Keywords: Foot-and-mouth disease virus, Gold nano particles, GNP-dot blot, Transmission electron microscopy, Scanning electron microscopy
Introduction
Foot-and-mouth disease (FMD) is an economically significant, clinically acute and contagious vesicular disease of cloven hoofed animals including domestic ruminants, pigs, deer, antelopes, camel and more than seventy wild life species. FMD is caused by Foot-and-mouth disease virus (FMDV) of genus Aphthovirus and family Picornaviridae [4]. FMDV is a non-enveloped virus with positive sense viral RNA consisting of a single open reading frame (ORF). FMDV has four structural and eight non-structural proteins (NSPs).
In endemic countries FMD is controlled by prophylactic vaccination at every 6 months. FMD free countries do not vaccinate against FMD. However, if FMD outbreak occurs, slaughtering of infected and in-contact animals, restriction in movement of animals and animal products is done. This is followed by emergency vaccination and sero-surveillance for detection of antibodies against non-structural proteins (NSPs). The FMD vaccines consist of FMDV SPs and devoid of NSPs which can be used to differentiate infected from vaccinated animals (DIVA). In the absence of vaccination, detection of antibodies against SPs is indicator of FMDV infection. Antibodies against SPs of FMDV can be detected by virus neutralization test (VNT), liquid phase blocking ELISA (LPBE) and Solid phase competitive ELISA (SPC-ELISA). Since the inactivated antigen has variable stability in LPBE, the LPBE has low specificity, SPC-ELISA has been developed [9].
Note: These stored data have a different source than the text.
<file path="config.mk">
export PLATFORM = sky130hd
export DESIGN_NAME = ipid_interleave_alias_check_core
export DESIGN_NICKNAME = d
export VERILOG_FILES = /design/src/design/iiac_pkg.sv /design/src/design/iiac_pair_check.sv /design/src/design/ipid_interleave_alias_check_core.sv
export SDC_FILE = /design/constraint.sdc
export NUM_CORES = 1
export LEC_CHECK = 0
export BUFFER_PORTS_ARGS = -buffer_cell sky130_fd_sc_hd__buf_2
export CORE_MARGIN = 8
export CORE_UTILIZATION = 25
export CTS_BUF_LIST = sky130_fd_sc_hd__clkbuf_4 sky130_fd_sc_hd__clkbuf_8
export DETAILED_ROUTE_END_ITERATION = 10
export MAX_ROUTING_LAYER = met4
export PLACE_DENSITY = 0.44
export SLEW_MARGIN = 20
export SYNTH_ARGS = -nofsm -noshare
export SYNTH_HDL_FRONTEND = slang
export SYNTH_SLANG_ARGS = --single-unit
</file>
<file path="constraint.sdc">
create_clock -name clk_i -period 5.92 [get_ports clk_i]
set_clock_uncertainty 0.2 [all_clocks]
set_input_delay 1.184 -clock clk_i [delete_from_list [all_inputs] [get_ports clk_i]]
set_output_delay 1.184 -clock clk_i [all_outputs]
set_load 0.01 [all_outputs]
</file>
<file path="src/design/iiac_pkg.sv">
// iiac_pkg: shared types and constants for the ip-id interleave alias check
// used by iiac_pair_check and ipid_interleave_alias_check_core
// no dependencies

package iiac_pkg;

  localparam int unsigned IdentW   = 16;
  localparam int unsigned TokenW   = 32;
  localparam int unsigned CountW   = 2;
  localparam int unsigned PaddrW   = 3;
  localparam int unsigned PdataW   = 32;

  // top of the ip-id counter range used in the rollover gap
  localparam logic [IdentW-1:0] RollTop = 16'hFFFF;

  localparam logic [IdentW-1:0] MaxDiffReset = 16'd200;

  // register indices (byte address / 4)
  localparam logic [PaddrW-3:0] RegMaxDiff = 1'b0;

  typedef enum logic [1:0] {
    VERDICT_ACCEPTED    = 2'd0,
    VERDICT_REJECTED    = 2'd1,
    VERDICT_NO_SEQUENCE = 2'd2
  } verdict_e;

  // outcome of one ordered (earlier, later) ip-id check
  typedef struct packed {
    logic roll;  // counted as a rollover
    logic rej;   // gap too large, pair rejected
  } pair_res_t;

  function automatic logic [CountW-1:0] sat_add(input logic [CountW-1:0] cnt,
                                               input logic [CountW-1:0] inc);
    logic [CountW:0] sum;
    sum = {1'b0, cnt} + {1'b0, inc};
    return sum[CountW] ? {CountW{1'b1}} : sum[CountW-1:0];
  endfunction

endpackage

</file>
<file path="src/design/iiac_pair_check.sv">
// iiac_pair_check: checks one ordered pair of ip-ids for order or rollover
// depends on iiac_pkg

module iiac_pair_check (
  input  logic [iiac_pkg::IdentW-1:0] earlier_i,
  input  logic [iiac_pkg::IdentW-1:0] later_i,
  input  logic [iiac_pkg::IdentW-1:0] max_diff_i,
  output iiac_pkg::pair_res_t         res_o
);

  logic                      out_of_order;
  logic [iiac_pkg::IdentW:0] gap;

  assign out_of_order = earlier_i > later_i;
  // wrap gap across the top of the counter
  assign gap = {1'b0, iiac_pkg::RollTop - earlier_i} + {1'b0, later_i};

  assign res_o.rej  = out_of_order && (gap > {1'b0, max_diff_i});
  assign res_o.roll = out_of_order && !(gap > {1'b0, max_diff_i});

endmodule

</file>
<file path="src/design/ipid_interleave_alias_check_core.sv">
// ipid_interleave_alias_check_core: top level of the ip-id alias checker
// depends on iiac_pkg and iiac_pair_check
// flow: a round is evaluated while it sits in the input register; its verdict
//   (last round only) then goes into the result register when that can take it
// throughput: one round per cycle unless a last round waits on the result register;
//   the evaluation stage between the two does one subtract and compare per pair check
// reset: pair state and counters cleared, max_diff back to 200, no verdict

module ipid_interleave_alias_check_core (
  input  logic                        clk_i,
  input  logic                        rst_ni,
  // configuration port
  input  logic                        psel_i,
  input  logic                        penable_i,
  input  logic                        pwrite_i,
  input  logic [iiac_pkg::PaddrW-1:0] paddr_i,
  input  logic [iiac_pkg::PdataW-1:0] pwdata_i,
  output logic [iiac_pkg::PdataW-1:0] prdata_o,
  output logic                        pready_o,
  // probe round channel
  input  logic                        in_valid_i,
  output logic                        in_ready_o,
  input  logic                        first_round_i,
  input  logic                        last_round_i,
  input  logic                        has_data_a_i,
  input  logic                        has_data_b_i,
  input  logic [iiac_pkg::TokenW-1:0] token_a_i,
  input  logic [iiac_pkg::TokenW-1:0] token_b_i,
  input  logic [iiac_pkg::IdentW-1:0] ident_a_i,
  input  logic [iiac_pkg::IdentW-1:0] ident_b_i,
  // verdict channel
  output logic                        out_valid_o,
  input  logic                        out_ready_i,
  output logic [1:0]                  verdict_o
);

  // ---------------------------------------------------------------------
  // configuration register
  // ---------------------------------------------------------------------
  logic [iiac_pkg::IdentW-1:0]   max_diff_q;
  logic                          cfg_wr;
  logic                          cfg_hit;

  assign pready_o = 1'b1;
  assign cfg_hit  = paddr_i[iiac_pkg::PaddrW-1:2] == iiac_pkg::RegMaxDiff;
  assign cfg_wr   = psel_i && penable_i && pwrite_i && cfg_hit;

  always_ff @(posedge clk_i or negedge rst_ni) begin
    if (!rst_ni) begin
      max_diff_q <= iiac_pkg::MaxDiffReset;
    end else if (cfg_wr) begin
      max_diff_q <= pwdata_i[iiac_pkg::IdentW-1:0];
    end
  end

  // reads of unmapped addresses return zero
  always_comb begin
    prdata_o = '0;
    if (cfg_hit) begin
      prdata_o = {{(iiac_pkg::PdataW - iiac_pkg::IdentW){1'b0}}, max_diff_q};
    end
  end

  // ---------------------------------------------------------------------
  // input register stage
  // ---------------------------------------------------------------------
  logic                        stg_valid_q;
  logic                        stg_first_q;
  logic                        stg_last_q;
  logic                        stg_has_a_q;
  logic                        stg_has_b_q;
  logic                        stg_a_first_q;  // token order, resolved early
  logic [iiac_pkg::IdentW-1:0] stg_id_a_q;
  logic [iiac_pkg::IdentW-1:0] stg_id_b_q;

  logic in_fire;
  logic stg_fire;
  logic out_load_ok;

  // result register can take a verdict when empty or being drained
  assign out_load_ok = !out_valid_o || out_ready_i;
  // rounds that give no verdict retire regardless of the output side
  assign stg_fire    = stg_valid_q && (!stg_last_q || out_load_ok);
  assign in_ready_o  = !stg_valid_q || stg_fire;
  assign in_fire     = in_valid_i && in_ready_o;

  always_ff @(posedge clk_i or negedge rst_ni) begin
    if (!rst_ni) begin
      stg_valid_q <= 1'b0;
    end else if (in_ready_o) begin
      stg_valid_q <= in_valid_i;
    end
  end

  always_ff @(posedge clk_i) begin
    if (in_fire) begin
      stg_first_q   <= first_round_i;
      stg_last_q    <= last_round_i;
      stg_has_a_q   <= has_data_a_i;
      stg_has_b_q   <= has_data_b_i;
      // equal tokens count as b probed first
      stg_a_first_q <= token_a_i < token_b_i;
      stg_id_a_q    <= ident_a_i;
      stg_id_b_q    <= ident_b_i;
    end
  end

  // ---------------------------------------------------------------------
  // pair state
  // ---------------------------------------------------------------------
  logic [iiac_pkg::IdentW-1:0] prev_ident_a_q, prev_ident_a_d;
  logic [iiac_pkg::IdentW-1:0] prev_ident_b_q, prev_ident_b_d;
  logic [iiac_pkg::CountW-1:0] order_rollovers_q, order_rollovers_d;
  logic [iiac_pkg::CountW-1:0] cross_rollovers_q, cross_rollovers_d;
  logic                        rejected_flag_q, rejected_flag_d;
  logic                        data_present_q, data_present_d;

  // ---------------------------------------------------------------------
  // evaluation: pass one (within round) and pass two (crosswise)
  // ---------------------------------------------------------------------
  logic [iiac_pkg::IdentW-1:0] ord_earlier;
  logic [iiac_pkg::IdentW-1:0] ord_later;
  iiac_pkg::pair_res_t         ord_res;
  iiac_pkg::pair_res_t         cross_ab_res;  // prev a against this b
  iiac_pkg::pair_res_t         cross_ba_res;  // prev b against this a

  assign ord_earlier = stg_a_first_q ? stg_id_a_q : stg_id_b_q;
  assign ord_later   = stg_a_first_q ? stg_id_b_q : stg_id_a_q;

  iiac_pair_check u_ord_check (
    .earlier_i  (ord_earlier),
    .later_i    (ord_later),
    .max_diff_i (max_diff_q),
    .res_o      (ord_res)
  );

  iiac_pair_check u_cross_ab_check (
    .earlier_i  (prev_ident_a_q),
    .later_i    (stg_id_b_q),
    .max_diff_i (max_diff_q),
    .res_o      (cross_ab_res)
  );

  iiac_pair_check u_cross_ba_check (
    .earlier_i  (prev_ident_b_q),
    .later_i    (stg_id_a_q),
    .max_diff_i (max_diff_q),
    .res_o      (cross_ba_res)
  );

  logic [iiac_pkg::CountW-1:0] order_base;
  logic [iiac_pkg::CountW-1:0] cross_base;
  logic [iiac_pkg::CountW-1:0] cross_inc;
  logic                        rej_base;
  logic                        cross_on;
  iiac_pkg::verdict_e          verdict;

  always_comb begin
    // a first round starts a fresh pair
    order_base = stg_first_q ? '0 : order_rollovers_q;
    cross_base = stg_first_q ? '0 : cross_rollovers_q;
    rej_base   = stg_first_q ? 1'b0 : rejected_flag_q;
    // no previous round to cross-check against on a first round
    cross_on   = !stg_first_q;
    cross_inc  = {1'b0, cross_ab_res.roll} + {1'b0, cross_ba_res.roll};

    data_present_d    = stg_first_q ? (stg_has_a_q && stg_has_b_q) : data_present_q;
    order_rollovers_d = iiac_pkg::sat_add(order_base, {1'b0, ord_res.roll});
    cross_rollovers_d = cross_on ? iiac_pkg::sat_add(cross_base, cross_inc)
                                 : cross_base;

    rejected_flag_d = rej_base
                   || ord_res.rej
                   || (order_rollovers_d > 2'd1)
                   || (cross_on && (cross_ab_res.rej || cross_ba_res.rej))
                   || (cross_on && (cross_rollovers_d > 2'd2));

    prev_ident_a_d = stg_id_a_q;
    prev_ident_b_d = stg_id_b_q;

    if (!data_present_d) begin
      verdict = iiac_pkg::VERDICT_NO_SEQUENCE;
    end else if (rejected_flag_d) begin
      verdict = iiac_pkg::VERDICT_REJECTED;
    end else begin
      verdict = iiac_pkg::VERDICT_ACCEPTED;
    end
  end

  always_ff @(posedge clk_i or negedge rst_ni) begin
    if (!rst_ni) begin
      prev_ident_a_q    <= '0;
      prev_ident_b_q    <= '0;
      order_rollovers_q <= '0;
      cross_rollovers_q <= '0;
      rejected_flag_q   <= 1'b0;
      data_present_q    <= 1'b0;
    end else if (stg_fire) begin
      prev_ident_a_q    <= prev_ident_a_d;
      prev_ident_b_q    <= prev_ident_b_d;
      order_rollovers_q <= order_rollovers_d;
      cross_rollovers_q <= cross_rollovers_d;
      rejected_flag_q   <= rejected_flag_d;
      data_present_q    <= data_present_d;
    end
  end

  // ---------------------------------------------------------------------
  // result register: verdict transaction on the last round
  // ---------------------------------------------------------------------
  logic       out_valid_q;
  logic [1:0] verdict_q;
  logic       out_load;

  assign out_load = stg_fire && stg_last_q;

  always_ff @(posedge clk_i or negedge rst_ni) begin
    if (!rst_ni) begin
      out_valid_q <= 1'b0;
    end else if (out_load_ok) begin
      out_valid_q <= out_load;
    end
  end

  always_ff @(posedge clk_i) begin
    if (out_load) begin
      verdict_q <= verdict;
    end
  end

  assign out_valid_o = out_valid_q;
  assign verdict_o   = verdict_q;

endmodule
</file>
==> results.md, run 1 <==
Synth:
- Among all cell types in the netlist, the one instantiated most often is sky130_fd_sc_hd__ha_1.
- The leading register cell type out of synthesis is sky130_fd_sc_hd__dfrtp_1.
- The flip-flop and latch count after synthesis is 95.
- The share of synthesized area in the top cell type comes to 19.7%.
- The count of cell types in the netlist is 75.
- The count of synthesis-stage warnings from yosys is 0.
- The fraction of registers with async set/reset is 58.9%.
- The cell count after synthesis came out at 1072.
- For this run, the register share of the synthesized area comes to 27.9%.
- After synthesis, the cell types taking the most area are sky130_fd_sc_hd__ha_1 20%, sky130_fd_sc_hd__dfrtp_1 14%, sky130_fd_sc_hd__edfxtp_1 13%, sky130_fd_sc_hd__inv_1 4.9%, sky130_fd_sc_hd__o21ai_0 4.5%.
- The library cell with the largest summed area after synthesis is sky130_fd_sc_hd__ha_1.
- Counting instances in the post-synthesis netlist gives the leading cell types as 145 x sky130_fd_sc_hd__ha_1, 121 x sky130_fd_sc_hd__inv_1, 84 x sky130_fd_sc_hd__nand2_1.
- The post-synthesis instance area is 0.00923 mm^2.
- After synthesis, the mean cell area works out to 8.61 um^2.
- Yosys mapped a number of flops with a built-in enable equal to 39.

Layout:
- The fill cell total of the finished layout is 3929.
- After routing the design area is 0.0110 mm^2.
- The growth of design area from synthesis to finish is 19.0%.
- In the final layout, the share of cells above drive strength 1 is 21.2%.
- Summing all flip-flop and latch instances after layout gives 0.00258 mm^2.
- In the final layout, the multi-input gates occupy 0.00601 mm^2.
- The net count of the finished layout is 1536.
- The antenna diode instance count is 0.

Route:
- After detailed routing, the number of vias per cell comes to 4.68.
- The count of nets left with antenna violations after detail routing is 0.
- Across all layers, the routed design uses 8046 vias.
- The routed design has 27.5 mm of wire.
- After detailed routing, the average wire length per cell comes to 16.0 um.
- The number of search-and-repair iterations in the first detailed-routing pass is 5.
- The remaining design rule violation count is 0.
- The number of DRC violations after detailed-routing iteration 0 is 423.

Run status:
- The run finished with clean final reports.

Power:
- Across the VDD grid, the largest voltage drop is 0.000108 V.
- The static leakage power is 5.30 nW.
- The power per unit of standard cell area is 238 mW/mm^2.

Die:
- The number of primary I/O pins is 179.
- The floorplan row count is 70.
- The die is 208 um wide.
- After floorplanning, the core was sized to cover 0.0365 mm^2.
- The floorplan step defined a die boundary enclosing 0.0433 mm^2.
- The height of the die is 208 um.
- Once the floorplan was initialized, standard cells occupied 25.3% of the core.

GRT:
- Entering global routing, the biggest net connects 71 pins.
- The total overflow reported by the global router is 0.
- In the global route stage, overall resource usage came out at 13.0%.
- The via count of the first global-routing pass is 8093.
- The number of antenna violations at the first check in global routing is 0.
- The global-route wire length before repair is 43.3 mm.

Timing:
- The hold violation count in the final report came to 0.
- The number of endpoints failing setup at the final stage is 0.
- Static timing analysis puts the maximum clock frequency at 180 MHz.
- The final-report max-slew violation count is 0.
- The fraction of the cycle the final worst path needs is 93.7%.
- At the pin with the least slew margin, the transition time is 853 ps.
- The relative slew slack is 42.8%.
- The final-layout worst hold slack is 280 ps.
- Counting I/O delays and the setup requirement, the final critical path takes 5550 ps.

Placement:
- In this run the tool buffered the top-level ports with 143 buffer cells.
- At the end of routability-driven placement, the weighted congestion stood at 0.857.
- Once placement finished, the instance area stood at 0.0107 mm^2.
- The total half-perimeter wirelength after legalization and detailed placement is 22.5 mm.

Clocking:
- The number of buffers inserted during clock tree synthesis is 9.
- The number of hold buffers added after cts is 0.
- The H-tree was split into 3 levels.
- The clock net in this run drives a total of 95 sinks.
- The CTS tree is yes.
- The clock reaches the later pin of the worst-skew pair after 410 ps.
- The maximum root-to-sink buffer count is 2.
- The cell at the root of the clock tree is sky130_fd_sc_hd__clkbuf_8.
- After clock tree synthesis, the clock-pin slew on the worst setup and hold paths is 90 ps.

Setup path:
- At the worst endpoint, the arrival time is 5500 ps.
- The required time of the critical path is 5870 ps.
- The kind of capture point of the worst setup path is a flop.
- The critical path starts at prev_ident_b_d[3].
- The kind of start point of the critical path is a flop.
- The category of the most critical setup path is reg2reg.
- The launch point of the worst reg-to-reg path is prev_ident_b_d[3].
- Along the worst path, the maximum fanout reaches 4.

Hold path:
- In this run the worst hold path is classified as reg2reg.
- The startpoint of the tightest hold check path is cross_rollovers_q[0].

Run:
- The count of max-cap constraint violations is 0.
==> critical path, cell delays in order, from the launching register on <==
cell and delay [ps]:
sky130_fd_sc_hd__edfxtp_1 520, sky130_fd_sc_hd__buf_4 210, sky130_fd_sc_hd__xnor2_2 240, sky130_fd_sc_hd__nand3b_1 130
sky130_fd_sc_hd__or4_1 520, sky130_fd_sc_hd__o211a_1 270, sky130_fd_sc_hd__nor3_2 270, sky130_fd_sc_hd__a31oi_2 190
sky130_fd_sc_hd__o41ai_2 390, sky130_fd_sc_hd__xor2_1 120, sky130_fd_sc_hd__ha_1 330, sky130_fd_sc_hd__nand4_1 210
sky130_fd_sc_hd__nor4_4 360, sky130_fd_sc_hd__o21ai_0 210, sky130_fd_sc_hd__a21o_1 230, sky130_fd_sc_hd__o221ai_1 70
sky130_fd_sc_hd__a211o_1 250, sky130_fd_sc_hd__nor2b_1 80, sky130_fd_sc_hd__ha_1 230, sky130_fd_sc_hd__a21oi_1 170
sky130_fd_sc_hd__a21oi_1 90
==> final timing paths <==
kind	slack [ps]	end	cells past startpoint
setup / recovery	370	verdict_o[0]	20
min in group asynchronous	760	prev_ident_a_q[14]	2
hold reg to reg	280	cross_rollovers_q[0]	2
setup reg to reg	370	verdict_o[0]	20
max in group asynchronous	4200	rejected_flag_q	2
hold / removal	280	cross_rollovers_q[0]	2
==> report_power, final <==
part           total, W  internal (W)  switching (W)
combinational   0.00133      0.000587       0.000738
sequential     0.000834      0.000774      0.0000602
clock          0.000459      0.000209       0.000250
==> layer usage <==
| metal | wire, um | GRT usage, % |
|---|---|---|
| met1 | 14000 | 17.7 |
| met2 | 11900 | 19.6 |
| met3 | 1380 | 2.54 |
| met4 | 278 | 2.77 |
| met5 | 0 | - |
==> repair_timing <==
item | in CTS | in global routing
setup buffers | 0 | 2
endpoints found under the setup margin | 1 | 3
pin swaps | 1 | 7
resized for setup | 2 | 16
==> flip-flops by register name, indices dropped and copies added (netlist names) <==
| register | count |
|---|---|
| max_diff_q | 16 |
| prev_ident_a_d | 16 |
| prev_ident_a_q | 16 |
| prev_ident_b_d | 16 |
| prev_ident_b_q | 16 |
| cross_rollovers_q | 2 |
| order_rollovers_q | 2 |
| verdict_o | 2 |
| data_present_q | 1 |
| out_valid_o | 1 |
| rejected_flag_q | 1 |
| stg_a_first_q | 1 |
| stg_first_q | 1 |
| stg_has_a_q | 1 |
| stg_has_b_q | 1 |
| stg_last_q | 1 |
| stg_valid_q | 1 |
==> stage by stage <==
stage | setup WS (ps) | std cells | TNS, ps | total power (W) | util [%]
4_1_cts | 17.5 | 1716 | 0 | 0.00264 | 29.8
6_report | 374 | 1719 | 0 | 0.00262 | 30.1
5_1_grt | -15.9 | 1719 | -17.9 | 0.00287 | 30.1
2_1_floorplan | 311 | 1087 | 0 | 0.00173 | -
3_3_place_gp | 25.3 | 1700 | 0 | 0.00214 | 29.2
3_5_place_dp | 1.96 | 1700 | 0 | 0.00215 | 29.2
==> layout make-up <==
| class | count | area share [%] |
|---|---|---|
| tap | 468 | 5.33 |
| clock inverter | 4 | 0.422 |
| clock buffer | 12 | 1.33 |
| sequential | 95 | 23.5 |
| inverter | 122 | 4.17 |
| timing repair buffer | 199 | 10.5 |
| multi-input combinational | 819 | 54.8 |
==> cells by family (layout without fill, tap and decap cells) <==
kind of cell | after synthesis | count (layout) | synth area share [%]
multiplexers | 18 | 18 | 2.17
other | 2 | 17 | 0.0814
AO/OA/AOI/OAI | 295 | 295 | 20.6
AND/OR/NAND/NOR | 289 | 289 | 15.5
flip-flops | 95 | 95 | 27.9
buffers and inverters | 173 | 337 | 8.31
XOR/XNOR | 48 | 48 | 4.64
adder cells (fa/ha/maj) | 152 | 152 | 20.7
==> cells in the final DEF, fill, tap and decap left out, types with 9 or more instances in the layout <==
cell type / instances
sky130_fd_sc_hd__o211ai_1: 11
sky130_fd_sc_hd__buf_4: 55
sky130_fd_sc_hd__nor3_1: 11
sky130_fd_sc_hd__nand4_1: 21
sky130_fd_sc_hd__a21o_1: 28
sky130_fd_sc_hd__nor2_1: 60
sky130_fd_sc_hd__a21oi_1: 71
sky130_fd_sc_hd__clkbuf_8: 9
sky130_fd_sc_hd__nand2_1: 84
sky130_fd_sc_hd__conb_1: 17
sky130_fd_sc_hd__ha_1: 145
sky130_fd_sc_hd__a211oi_1: 12
sky130_fd_sc_hd__inv_1: 121
sky130_fd_sc_hd__o21ai_0: 79
sky130_fd_sc_hd__dfrtp_1: 53
sky130_fd_sc_hd__buf_2: 143
sky130_fd_sc_hd__mux2_2: 16
sky130_fd_sc_hd__nand2b_1: 26
sky130_fd_sc_hd__nand3_1: 25
sky130_fd_sc_hd__xnor2_1: 34
sky130_fd_sc_hd__nor2b_1: 22
sky130_fd_sc_hd__a211o_1: 9
sky130_fd_sc_hd__xor2_1: 13
sky130_fd_sc_hd__o21a_1: 9
sky130_fd_sc_hd__edfxtp_1: 39
Power figures use the tool's default switching activity.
SPC-ELISA is having more sensitivity and specificity. Though FMDV is economically important, there is no ‘point of care’ or ‘pen-side test’ available for early diagnosis of this disease. All available tests need sophisticated laboratories, high throughput instruments as well as skilled personnel to perform the test. Therefore, it is essential to have a field level diagnostic tool or a pen side test, which can provide rapid diagnosis, accurately, with high level of sensitivity and specificity. It should be cheap and economical so that the farmers can afford to buy such test. It should not require technical expertise to perform such test. Also, the interpretation of the test should be easy and can be analyzed with naked eye.
Gold nanoparticles (GNPs) based diagnostic tools are one of the tests which fulfill above requirements. The colloidal GNPs have been used for centuries by artists due to the vibrant colors produced by their interaction with visible light. The optical property of GNPs is exhibited through Surface Plasmon Resonance (SPR). This property of GNPs can be exploited for the detection of antibody–antigen complex. These properties are tunable by changing the size and shape of GNPs. Also when a substance is converted to nano scale, their surface to mass ratio is increased, therefore more number of antibodies can be conjugated and also the chance of their interaction with antigen increases and thus resulting in the increased sensitivity of the test. In this work, a GNP based dot blot test using FMDV vaccine antigen was developed which can detect antibodies against the SPs of FMDV present in the field samples.
Materials and methods
Serum samples
30 serum samples were collected from buffaloes which were vaccinated more than two times by FMD vaccine. These animals were vaccinated with conventional trivalent FMD vaccines consisting of antigens from FMDV serotypes O, A and Asia 1. Out of these, 15 serum samples were collected randomly from Haryana state of India and remaining 15 serum samples were obtained from regional FMD lab, Lala Lajpat Rai University of Veterinary and Animal Sciences, Hisar, India. Positive and negative controls were considered by initially testing with Liquid phase blocking ELISA (LPBE) by using kit provided by Project Directorate Foot and Mouth Disease, India. Sample that scored strong positive in LPBE was taken as positive control and that scored negative as negative control in dot-blot assay.
Preparation of antigen
Trivalent commercial vaccine having antigens from O, A and Asia-1 FMDV serotypes was used as source of antigen. Vaccine oil was removed so that vaccine can be used as an antigen. Briefly, vaccine was centrifuged at 10,000 rpm for 15 min. After removal of supernatant, the filtrate was kept at − 20 °C for overnight. The unfreezed oil was removed. After removal of oil, commercially available FMD vaccine was used as antigen.
Anti-bovine antibody
The anti-bovine IgG (Sigma-Aldrich, USA) was reconstituted in Phosphate buffer. The concentration of the anti-bovine IgG was estimated by using Bio-Rad protein assay kit as per manufacturer’s instructions.
Synthesis of GNPs
The GNPs were synthesized by the chemical reduction method [19]. Before use, all the glasswares and the magnet of magnetic stirrer were washed with the help of aquaregia mixture. After 1 h, glassware were treated with triple glass distilled water and kept at least for 3 days for all the residual fumes to go. In this aquaregia treated beaker, 50 ml distilled water was taken and then gold chloride stock solution was added to dilute it to 0.1%. After this, the solution was kept on heating magnetic stirrer. When the solution started boiling, sodium citrate solution was added slowly. The color change was observed for change from white to purple, then to red and finally to dark wine red. The color was allowed to stabilize for 10 min with boiling. After cooling, the GNPs were stored at 4 °C.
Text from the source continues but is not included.